**What you will do**
Copy out, word for word, the lines from the start of the data below through the line containing "typedef enum logic", and no others.

════════

===== config.mk =====
export PLATFORM = sky130hd
export DESIGN_NAME = ppm_port_mode
export DESIGN_NICKNAME = d
export VERILOG_FILES = /design/src/logic/ppm_pkg.sv /design/src/logic/ppm_pin_cell.sv /design/src/logic/ppm_pin_sync.sv /design/src/logic/ppm_port_mode.sv
export SDC_FILE = /design/constraint.sdc
export NUM_CORES = 1
export LEC_CHECK = 0
export BUFFER_PORTS_ARGS = -buffer_cell sky130_fd_sc_hd__buf_4
export CAP_MARGIN = 20
export CORE_MARGIN = 4
export CORE_UTILIZATION = 45
export DETAILED_ROUTE_END_ITERATION = 7
export GPL_TIMING_DRIVEN = 0
export PLACE_DENSITY = 0.67
export SLEW_MARGIN = 20
export SYNTH_ARGS = -nofsm -noshare
export SYNTH_HDL_FRONTEND = slang
export SYNTH_SLANG_ARGS = --single-unit
export TNS_END_PERCENT = 30

===== constraint.sdc =====
create_clock -name clock -period 8.77 [get_ports clock]
set_input_delay 0.4385 -clock clock [delete_from_list [all_inputs] [get_ports clock]]
set_output_delay 0.4385 -clock clock [all_outputs]
set_load 0.01 [all_outputs]
==> src/rtl/flash_seq_params.svh <==
`ifndef FLASH_SEQ_PARAMS_SVH
`define FLASH_SEQ_PARAMS_SVH

// register byte offsets
`define CTRL_OFFSET 4'h0
`define KEY_OFFSET 4'h4
`define STATUS_OFFSET 4'h8

// control field positions
`define OP_LSB 0
`define OP_MSB 5
`define ERASE_BIT 6
`define PERMIT_BIT 14
`define START_BIT 15
`define CTRL_RESET 16'h0000

// operation codes and keys
`define OP_ROW_ERASE 6'h18
`define OP_ROW_PROG 6'h04
`define KEY_FIRST 8'h55
`define KEY_SECOND 8'haa

// row geometry
`define ROW_WORDS 32

// cycle times in microseconds, clock in MHz
`define CLK_MHZ 20
`define ERASE_TIME_US 2000
`define PROG_TIME_US 2000

`endif

==> src/rtl/flash_seq_pkg.sv <==
package flash_seq_pkg;
    typedef enum logic [1:0] {
        KEY_IDLE = 2'b00,
        KEY_GOT_FIRST = 2'b01,
        KEY_ARMED = 2'b10
    } key_state_e;
endpackage

==> src/rtl/cycle_timer.sv <==
`timescale 1ns/1ps
module cycle_timer #(
    parameter int WIDTH = 20
) (
    input wire logic clk,
    input wire logic rst_n,
    input wire logic load,
    input wire logic [WIDTH-1:0] count,
    output logic busy,
    output logic done
);
    logic [WIDTH-1:0] cnt_reg;

    always_ff @(posedge clk or negedge rst_n) begin
        if (!rst_n) begin
            cnt_reg <= '0;
        end else if (load) begin
            cnt_reg <= count;
        end else if (cnt_reg != '0) begin
            cnt_reg <= cnt_reg - 1'b1;
        end
    end

    assign busy = (cnt_reg != '0);
    assign done = (cnt_reg == {{(WIDTH-1){1'b0}}, 1'b1});
endmodule

==> src/rtl/flash_row_erase_program_sequencer.sv <==
`timescale 1ns/1ps
`include "flash_seq_params.svh"
module flash_row_erase_program_sequencer
    import flash_seq_pkg::*;
#(
    parameter int ERASE_CYCLES = `ERASE_TIME_US * `CLK_MHZ,
    parameter int PROG_CYCLES = `PROG_TIME_US * `CLK_MHZ
) (
    input wire logic clk,
    input wire logic rst_n,
    input wire logic [3:0] s_axi_awaddr,
    input wire logic s_axi_awvalid,
    output logic s_axi_awready,
    input wire logic [31:0] s_axi_wdata,
    input wire logic [3:0] s_axi_wstrb,
    input wire logic s_axi_wvalid,
    output logic s_axi_wready,
    output logic [1:0] s_axi_bresp,
    output logic s_axi_bvalid,
    input wire logic s_axi_bready,
    input wire logic [3:0] s_axi_araddr,
    input wire logic s_axi_arvalid,
    output logic s_axi_arready,
    output logic [31:0] s_axi_rdata,
    output logic [1:0] s_axi_rresp,
    output logic s_axi_rvalid,
    input wire logic s_axi_rready,
    output logic cpu_stall,
    output logic flash_erase_row,
    output logic flash_program_row,
    output logic [4:0] flash_row_word_count
);
    localparam int TW = 20;

    // ----------------------------------------------------------------
    // write channel capture
    // ----------------------------------------------------------------
    logic aw_held_reg, w_held_reg;
    logic [3:0] awaddr_reg;
    logic [31:0] wdata_reg;
    logic [3:0] wstrb_reg;
    logic wr_fire;

    assign s_axi_awready = !aw_held_reg && !s_axi_bvalid;
    assign s_axi_wready = !w_held_reg && !s_axi_bvalid;
    assign wr_fire = aw_held_reg && w_held_reg && !s_axi_bvalid;

    always_ff @(posedge clk or negedge rst_n) begin
        if (!rst_n) begin
            aw_held_reg <= 1'b0;
            awaddr_reg <= 4'h0;
        end else if (s_axi_awvalid && s_axi_awready) begin
            aw_held_reg <= 1'b1;
            awaddr_reg <= s_axi_awaddr;
        end else if (wr_fire) begin
            aw_held_reg <= 1'b0;
        end
    end

    always_ff @(posedge clk or negedge rst_n) begin
        if (!rst_n) begin
            w_held_reg <= 1'b0;
            wdata_reg <= 32'h0;
            wstrb_reg <= 4'h0;
        end else if (s_axi_wvalid && s_axi_wready) begin
            w_held_reg <= 1'b1;
            wdata_reg <= s_axi_wdata;
            wstrb_reg <= s_axi_wstrb;
        end else if (wr_fire) begin
            w_held_reg <= 1'b0;
        end
    end

    logic ctrl_hit, key_hit, known_addr;
    assign ctrl_hit = (awaddr_reg[3:2] == 2'(`CTRL_OFFSET >> 2));
    assign key_hit = (awaddr_reg[3:2] == 2'(`KEY_OFFSET >> 2));
    assign known_addr = ctrl_hit || key_hit
        || (awaddr_reg[3:2] == 2'(`STATUS_OFFSET >> 2));

    always_ff @(posedge clk or negedge rst_n) begin
        if (!rst_n) begin
            s_axi_bvalid <= 1'b0;
            s_axi_bresp <= 2'b00;
        end else if (wr_fire) begin
            s_axi_bvalid <= 1'b1;
            s_axi_bresp <= known_addr ? 2'b00 : 2'b10;
        end else if (s_axi_bready) begin
            s_axi_bvalid <= 1'b0;
        end
    end

    // ----------------------------------------------------------------
    // unlock sequence
    // ----------------------------------------------------------------
    key_state_e key_reg;
    logic key_lo_wr;
    assign key_lo_wr = wr_fire && key_hit && wstrb_reg[0];

    always_ff @(posedge clk or negedge rst_n) begin
        if (!rst_n) begin
            key_reg <= KEY_IDLE;
        end else if (wr_fire) begin
            case (key_reg)
                KEY_IDLE: begin
                    if (key_lo_wr && wdata_reg[7:0] == `KEY_FIRST) begin
                        key_reg <= KEY_GOT_FIRST;
                    end
                end
                KEY_GOT_FIRST: begin
                    if (key_lo_wr && wdata_reg[7:0] == `KEY_SECOND) begin
                        key_reg <= KEY_ARMED;
                    end else if (key_lo_wr
                            && wdata_reg[7:0] == `KEY_FIRST) begin
                        key_reg <= KEY_GOT_FIRST;
                    end else begin
                        key_reg <= KEY_IDLE;
                    end
                end
                // the very next write uses or spends the unlock
                KEY_ARMED: key_reg <= KEY_IDLE;
                default: key_reg <= KEY_IDLE;
            endcase
        end
    end

    // ----------------------------------------------------------------
    // control register and cycle launch
    // ----------------------------------------------------------------
    logic [15:0] ctrl_reg;
    logic [15:0] ctrl_wr_val;
    logic start_req, is_erase, is_prog, launch, done;
    logic busy;
    logic [TW-1:0] load_count;

    always_comb begin
        ctrl_wr_val = ctrl_reg;
        if (wstrb_reg[0]) begin
            ctrl_wr_val[7:0] = wdata_reg[7:0];
        end
        if (wstrb_reg[1]) begin
            ctrl_wr_val[15:8] = wdata_reg[15:8];
        end
    end

    assign is_erase = ctrl_wr_val[`OP_MSB:`OP_LSB] == `OP_ROW_ERASE
        && ctrl_wr_val[`ERASE_BIT] && ctrl_wr_val[`PERMIT_BIT];
    assign is_prog = ctrl_wr_val[`OP_MSB:`OP_LSB] == `OP_ROW_PROG
        && !ctrl_wr_val[`ERASE_BIT] && ctrl_wr_val[`PERMIT_BIT];
    assign start_req = wr_fire && ctrl_hit && ctrl_wr_val[`START_BIT]
        && !ctrl_reg[`START_BIT];
    assign launch = start_req && key_reg == KEY_ARMED
        && (is_erase || is_prog);
    assign load_count = is_erase ? TW'(ERASE_CYCLES) : TW'(PROG_CYCLES);

    always_ff @(posedge clk or negedge rst_n) begin
        if (!rst_n) begin
            ctrl_reg <= `CTRL_RESET;
        end else if (done) begin
            ctrl_reg[`START_BIT] <= 1'b0;
        end else if (wr_fire && ctrl_hit && !busy) begin
            ctrl_reg[14:0] <= ctrl_wr_val[14:0];
            ctrl_reg[`START_BIT] <= launch;
        end
    end

    always_ff @(posedge clk or negedge rst_n) begin
        if (!rst_n) begin
            flash_erase_row <= 1'b0;
            flash_program_row <= 1'b0;
        end else if (launch && !busy) begin
            flash_erase_row <= is_erase;
            flash_program_row <= is_prog;
        end else if (done) begin
            flash_erase_row <= 1'b0;
            flash_program_row <= 1'b0;
        end
    end

    cycle_timer #(.WIDTH(TW)) u_timer (
        .clk(clk),
        .rst_n(rst_n),
        .load(launch && !busy),
        .count(load_count),
        .busy(busy),
        .done(done)
    );

    assign cpu_stall = busy;
    // row width exposed so the array knows it handles one whole row
    assign flash_row_word_count = 5'(`ROW_WORDS - 1);

    // ----------------------------------------------------------------
    // read channel
    // ----------------------------------------------------------------
    assign s_axi_arready = !s_axi_rvalid;

    always_ff @(posedge clk or negedge rst_n) begin
        if (!rst_n) begin
            s_axi_rvalid <= 1'b0;
            s_axi_rdata <= 32'h0;
            s_axi_rresp <= 2'b00;
        end else if (s_axi_arvalid && s_axi_arready) begin
            s_axi_rvalid <= 1'b1;
            s_axi_rresp <= 2'b00;
            case (s_axi_araddr[3:2])
                2'(`CTRL_OFFSET >> 2): s_axi_rdata <= {16'h0, ctrl_reg};
                // key register reads back as zero to hide the sequence
                2'(`KEY_OFFSET >> 2): s_axi_rdata <= 32'h0;
                2'(`STATUS_OFFSET >> 2): s_axi_rdata <= {28'h0,
                    flash_program_row, flash_erase_row, key_reg};
                default: begin
                    s_axi_rdata <= 32'h0;
                    s_axi_rresp <= 2'b10;
                end
            endcase
        end else if (s_axi_rready) begin
            s_axi_rvalid <= 1'b0;
        end
    end
endmodule

==> config.mk <==
export PLATFORM = sky130hd
export DESIGN_NAME = flash_row_erase_program_sequencer
export DESIGN_NICKNAME = d
export VERILOG_FILES = /design/src/rtl/flash_seq_pkg.sv /design/src/rtl/cycle_timer.sv /design/src/rtl/flash_row_erase_program_sequencer.sv
export VERILOG_INCLUDE_DIRS = /design/src /design/src/rtl
export SDC_FILE = /design/constraint.sdc
export NUM_CORES = 1
export LEC_CHECK = 0
export BUFFER_PORTS_ARGS = -buffer_cell sky130_fd_sc_hd__clkbuf_2
export CAP_MARGIN = 10
export CELL_PAD_IN_SITES_DETAIL_PLACEMENT = 0
export CELL_PAD_IN_SITES_GLOBAL_PLACEMENT = 2
export CORE_MARGIN = 1
export CORE_UTILIZATION = 37
export DETAILED_ROUTE_END_ITERATION = 12
export PLACE_DENSITY = 0.82
export REMOVE_ABC_BUFFERS = 1
export SLEW_MARGIN = 10
export SYNTH_ARGS = -nofsm -noshare
export SYNTH_HDL_FRONTEND = slang
export SYNTH_SLANG_ARGS = --single-unit
==> constraint.sdc <==
create_clock -name clk -period 3.6 [get_ports clk]
set_clock_uncertainty 0.15 [all_clocks]
set_input_delay 0 -clock clk [delete_from_list [all_inputs] [get_ports clk]]
set_output_delay 0 -clock clk [all_outputs]
set_load 0.05 [all_outputs]
---- Word level (Yosys, flattened, before mapping) ----
Index checks and enable logic that the tools add are counted.
word-level totals
  register bits after elaboration ......... 102
  bits in latches ......................... 0
  bits in writable memories ............... 0
  bits in read-only memories .............. 0
  input port bits ......................... 51
  output and inout bits ................... 49
  word-level logic and storage cells ...... 103
  memories ................................ 0
operators by class
  add/subtract/negate cells ............... 1
  multipliers ............................. 0
  divide/modulo/power cells ............... 0
  order comparisons ....................... 0
  equality and inequality tests ........... 12
  shift-type cells ........................ 0
  multiplexer cells ....................... 23
  bitwise operators ....................... 1
  reductions and logical operators ........ 48
operators with widths
  cell                     count
  $mux W20                 2
  $pmux W16 S2             1
  $logic_and A1 B1 Y1      22
  $eq A20 B1 Y1 const B    1
  $reduce_bool A20 Y1      1
  $sub A20 B1 Y20 const B  1
  $mux W16                 1
  $mux W8                  2
  $reduce_bool A2 Y1       7
  $mux W1                  12
  $eq A8 B7 Y1 const B     1
  $eq A8 B8 Y1 const B     1
  $mux W2                  4
  $logic_not A1 Y1         7
  $eq A2 B1 Y1 const B     3
  $eq A2 B2 Y1 const B     3
  $eq A6 B3 Y1 const B     1
  $eq A6 B5 Y1 const B     1
  $logic_not A2 Y1         3
  $reduce_and A3 Y1        2
  $pmux W2 S2              1
  $reduce_and A2 Y1        2
  $logic_or A1 B1 Y1       3
  $reduce_or A3 Y1         1
  other kinds (2)          2

---- Longest topological paths before layout ----
Gate-level depths: netlist (run 1).
  word-level depth ........................ 9
  depth in mapped cells ................... 7
  mapped depth without buffers ............ 7

---- Cells and area by module ----
Synthesis (run 1) repeated with hierarchy kept, for this count alone.
unflattened totals
  cells, all modules ...................... 359
  area, all modules ....................... 4,030.1 µm²
by module, submodules not included
  module                             times used  cells each  area an instance (µm²)  seq. area each (µm²)
  flash_row_erase_program_sequencer  1           225         2,797.7                 1,551.5
  cycle_timer                        1           134         1,232.4                 500.5

---- Worst setup path after synthesis (run 1) ----
No wires, ideal clock.
  path type ............................... register to register
  start ................................... reg s_axi_bvalid
  end ..................................... reg wdata_reg[10]
  setup time .............................. 0.125 ns
  arrival ................................. 2.602 ns
  data required time ...................... 3.325 ns
  slack ................................... 0.723 ns
  stages on the path, launching flop included .. 6
  buffers on the path ..................... 2
  clock period less this slack ............ 2.877 ns
  path through ............................ dfrtp_1 > nor2_1 > and2_1 > clkbuf_1 > buf_1 > mux2_2
between the ends
  cells in the longest elaborated chain, start to end .. 3
RTL lines
  item                      RTL line                                 text
  start: declaration        flash_row_erase_program_sequencer.sv:19  output logic s_axi_bvalid,
  start signal: assignment  flash_row_erase_program_sequencer.sv:82  s_axi_bvalid <= 1'b0;
  start signal: assignment  flash_row_erase_program_sequencer.sv:85  s_axi_bvalid <= 1'b1;
  start signal: assignment  flash_row_erase_program_sequencer.sv:88  s_axi_bvalid <= 1'b0;
  $logic_not A1 Y1          flash_row_erase_program_sequencer.sv:45  assign s_axi_wready = !w_held_reg && !s_axi_bvalid;
  $logic_and A1 B1 Y1       flash_row_erase_program_sequencer.sv:45
  named net s_axi_wready    flash_row_erase_program_sequencer.sv:17  output logic s_axi_wready,
  $logic_and A1 B1 Y1       flash_row_erase_program_sequencer.sv:65  end else if (s_axi_wvalid && s_axi_wready) begin
  end signal: assignment    flash_row_erase_program_sequencer.sv:67  wdata_reg <= s_axi_wdata;
  end: declaration          flash_row_erase_program_sequencer.sv:40  logic [31:0] wdata_reg;
The timed path passes the listed nets, and every way through them passes these cells.
A chain may end at the register's enable or synchronous reset.

---- Final worst setup path (run 1) ----
  start ................................... reg u_timer.cnt_reg[0]
  end ..................................... reg ctrl_reg[14]
between the ends
  cells in the longest elaborated chain, start to end .. 4
  elaborated cells between the ends (all ways) .. 6
  those cells by class .................... 1 x eq/ne; 1 x bitwise; 4 x reduce/logical
RTL lines
  item                                  RTL line                                  text
  start: declaration                    cycle_timer.sv:12                         logic [WIDTH-1:0] cnt_reg;
  start signal: assignment              cycle_timer.sv:18                         cnt_reg <= count;
  start signal: assignment              cycle_timer.sv:20                         cnt_reg <= cnt_reg - 1'b1;
  $reduce_bool A20 Y1                   cycle_timer.sv:24                         assign busy = (cnt_reg != '0);
  $logic_not A1 Y1                      flash_row_erase_program_sequencer.sv:160  end else if (wr_fire && ctrl_hit && !busy) begin
  $logic_and A1 B1 Y1                   flash_row_erase_program_sequencer.sv:160
  $reduce_and A2 Y1 (no source line) *  --
  end signal: assignment                flash_row_erase_program_sequencer.sv:157  ctrl_reg <= `CTRL_RESET;
  end signal: assignment                flash_row_erase_program_sequencer.sv:161  ctrl_reg[14:0] <= ctrl_wr_val[14:0];
  end signal: indexed assignment        flash_row_erase_program_sequencer.sv:162  ctrl_reg[`START_BIT] <= launch;
  end: declaration                      flash_row_erase_program_sequencer.sv:129  logic [15:0] ctrl_reg;
Every way passes the cells marked *; elsewhere a longest branch is shown, timed or not.

==> key figures, run 1 <==
Finish
  – # fillers: slightly below 1000
  – ANT cells: 0
  – P&R area growth vs syn: 20.0%
  – Share of layout cells above drive strength 1: 0.308
  – Finished layout cell area: between 4000 and 5000 µm²
  – Nets: about 460
  – Largest register FFs: 20

Floorplanning
  – Die Y-Extent: 105 µm
  – Starting Density: 0.380
  – Die width: 105 µm
  – Std-Cell Rows: 37
  – CORE AREA: around 10000 µm²
  – I/O pins: 100
  – Die area: 11000 µm²

STA
  – Slew headroom: 0.305
  – Hold Vio Cnt, Final: 0
  – Fmax: about 0.38 GHz
  – Tmin final: ~2600 ps
  – Crit share post-route: 0.735
  – RSZ-0062 raised after global routing: no
  – Fin. max-slew vios: 0
  – Setup TNS: 0 ps
  – Worst slew pin tran: ~1000 ps
  – # setup viols final: 0

Global routing
  – Vias in the first global route: approximately 2700
  – Largest net degree at the start of global routing: 83
  – Grt met3 use: 0.0318
  – GRT overflow: 0
  – Met2 Resource Use GR: 0.237
  – Initial antenna violation count: 0
  – Met1 GRT Util: 0.218
  – GRT Total Usage: 0.155
  – First-pass GRT wire length: 13.5 mm
  – Gr busiest metal: met2

Detailed routing
  – WL/cell: approximately 14 µm
  – # DRC: 0
  – Via/cell ratio: 4.85
  – DR vias: between 2000 and 3000
  – Drt first pass iters: 4
  – Routed Antenna Nets: 0
  – WL final: between 7 and 8 mm
  – Initial DRC Count: roughly 120

Clock network
  – Clock root buffer: clkbuf_8
  – Clk_lat worst skew: around 350 ps
  – Post-cts sizing count: 0
  – Postcts setup bufs: 0
  – Total CTS buffers: 9
  – Worst-path clk slew: 90 ps
  – CTS tree: done
  – Longest Clk Path Bufs: 2
  – Hold-fix buffer count after cts: 29
  – # clock sinks: 82
  – H-tree depth: 3

Synthesis
  – Top area cells in the synthesized netlist: dfrtp_1 53%, mux2_2 9.2%, buf_4 4.4%
  – Synthesis Warnings: 0
  – Synth Area in Simple Gates: 0.156
  – Compound-Gate Fraction of Synth Area: 0.0692
  – Ys async rst share: 1.00
  – Largest family of logic cells by synthesized area: simple AND/OR/NAND/NOR gates
  – Seq/Total Area, Yosys: 0.526
  – Area leader, netlist: dfrtp_1
  – Syn avg cell area: roughly 12 µm²
  – Mux cell area share after synthesis: 0.148
  – Synth unique cells: between 50 and 60
  – Post-synth EDFFs: 0
  – Seq cells post-synth: between 80 and 90
  – Dominant synthesized flop cell: dfrtp_1
  – Mapped Cells: roughly 320
  – Mapped Area: roughly 3900 µm²
  – Xor/xnor share of the synthesized area: 0.0266
  – Adder-cell share of the synthesized area: 0.00962
  – Share of the synthesized area in the top cell type: 0.526

Worst setup path
  – Worst path arrival time: 2740 ps
  – Worst path slowest cell: or3b_1
  – Critical path class: reg2reg
  – Crit. End Element: flip-flop
  – R2R setup slack: around 950 ps
  – Max stage delay on crit path: 620 ps
  – Startpoint types: flip-flop
  – CP Cell Sequence: inv_1 -> ha_1 -> nor3b_1 -> nand4_2 -> or3b_1 -> mux2_4
  – Crit-path max FO: 7
  – Worst endpoint required time: 3690 ps

Power
  – P_leak: about 2.3 nW
  – Worst vdd rail ir drop: approximately 0.25 mV
  – Power per standard cell area: ~620 nW/µm²

Placed design
  – HPWL after DPL: ~5.2 mm
  – Placed cell area: roughly 4200 µm²
  – I/O Buffers: between 50 and 60
  – Gpl congestion: 0.778

Status
  – Outcome: finished clean

Worst hold path
  – Hold Crit Class: in2async

Run
  – Max_cap viols: 0
-- cells in the final DEF (no fill, tap or decap), types with 2 or more instances in the layout --
cell type,Yosys,layout
a21oi_1,3,3
a22o_1,12,12
a31oi_1,2,2
and2_1,2,2
and3_2,2,2
and4b_1,2,2
buf_4,23,2
clkbuf_2,0,53
clkbuf_8,0,9
conb_1,2,23
dfrtp_1,82,82
dlygate4sd3_1,0,29
ha_1,3,3
inv_1,7,7
inv_6,0,3
mux2_1,2,2
mux2_2,32,32
mux2_4,7,7
mux2i_1,9,9
nand2_1,27,27
nand3_1,5,5
nand4_1,5,5
nand4b_1,2,2
nor2_1,12,12
nor3_1,8,8
nor3_2,2,2
nor3b_1,3,3
nor4b_1,2,2
nor4bb_1,3,3
o21ai_0,12,12
o2bb2ai_1,2,2
o31ai_1,2,2
or4_1,2,2
or4_4,2,2
xnor2_1,7,7
xor2_1,3,3
-- path summary, 6_finish.rpt --
path                                                 start                         endpoint  cells after the start
max                         u_timer.cnt_reg[0]$_DFFE_PN0P_         ctrl_reg[14]$_DFFE_PN0P_                      6
min                                                  rst_n          aw_held_reg$_DFFE_PN0P_                      2
max reg2reg                 u_timer.cnt_reg[0]$_DFFE_PN0P_         ctrl_reg[14]$_DFFE_PN0P_                      6
min reg2reg                u_timer.cnt_reg[14]$_DFFE_PN0P_  u_timer.cnt_reg[14]$_DFFE_PN0P_                      1
max in group asynchronous                            rst_n   u_timer.cnt_reg[7]$_DFFE_PN0P_                      2
min in group clk                              s_axi_bready         s_axi_bvalid$_DFFE_PN0P_                      3
-- where the power goes --
group          internal [mW]  switching, mW  total [mW]
logic                  0.425          0.493       0.918
registers               1.17          0.217        1.38
clock network          0.263          0.364       0.626
-- layer usage --
metal	part of all wire	vias to the layer above
met5	0	-
met4	0.0083	0
met3	0.033	5
met2	0.46	56
met1	0.49	1301
li1	-	1282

════════

**Written answer**
===== config.mk =====
export PLATFORM = sky130hd
export DESIGN_NAME = ppm_port_mode
export DESIGN_NICKNAME = d
export VERILOG_FILES = /design/src/logic/ppm_pkg.sv /design/src/logic/ppm_pin_cell.sv /design/src/logic/ppm_pin_sync.sv /design/src/logic/ppm_port_mode.sv
export SDC_FILE = /design/constraint.sdc
export NUM_CORES = 1
export LEC_CHECK = 0
export BUFFER_PORTS_ARGS = -buffer_cell sky130_fd_sc_hd__buf_4
export CAP_MARGIN = 20
export CORE_MARGIN = 4
export CORE_UTILIZATION = 45
export DETAILED_ROUTE_END_ITERATION = 7
export GPL_TIMING_DRIVEN = 0
export PLACE_DENSITY = 0.67
export SLEW_MARGIN = 20
export SYNTH_ARGS = -nofsm -noshare
export SYNTH_HDL_FRONTEND = slang
export SYNTH_SLANG_ARGS = --single-unit
export TNS_END_PERCENT = 30

===== constraint.sdc =====
create_clock -name clock -period 8.77 [get_ports clock]
set_input_delay 0.4385 -clock clock [delete_from_list [all_inputs] [get_ports clock]]
set_output_delay 0.4385 -clock clock [all_outputs]
set_load 0.01 [all_outputs]
==> src/rtl/flash_seq_params.svh <==
`ifndef FLASH_SEQ_PARAMS_SVH
`define FLASH_SEQ_PARAMS_SVH

// register byte offsets
`define CTRL_OFFSET 4'h0
`define KEY_OFFSET 4'h4
`define STATUS_OFFSET 4'h8

// control field positions
`define OP_LSB 0
`define OP_MSB 5
`define ERASE_BIT 6
`define PERMIT_BIT 14
`define START_BIT 15
`define CTRL_RESET 16'h0000

// operation codes and keys
`define OP_ROW_ERASE 6'h18
`define OP_ROW_PROG 6'h04
`define KEY_FIRST 8'h55
`define KEY_SECOND 8'haa

// row geometry
`define ROW_WORDS 32

// cycle times in microseconds, clock in MHz
`define CLK_MHZ 20
`define ERASE_TIME_US 2000
`define PROG_TIME_US 2000

`endif

==> src/rtl/flash_seq_pkg.sv <==
package flash_seq_pkg;
    typedef enum logic [1:0] {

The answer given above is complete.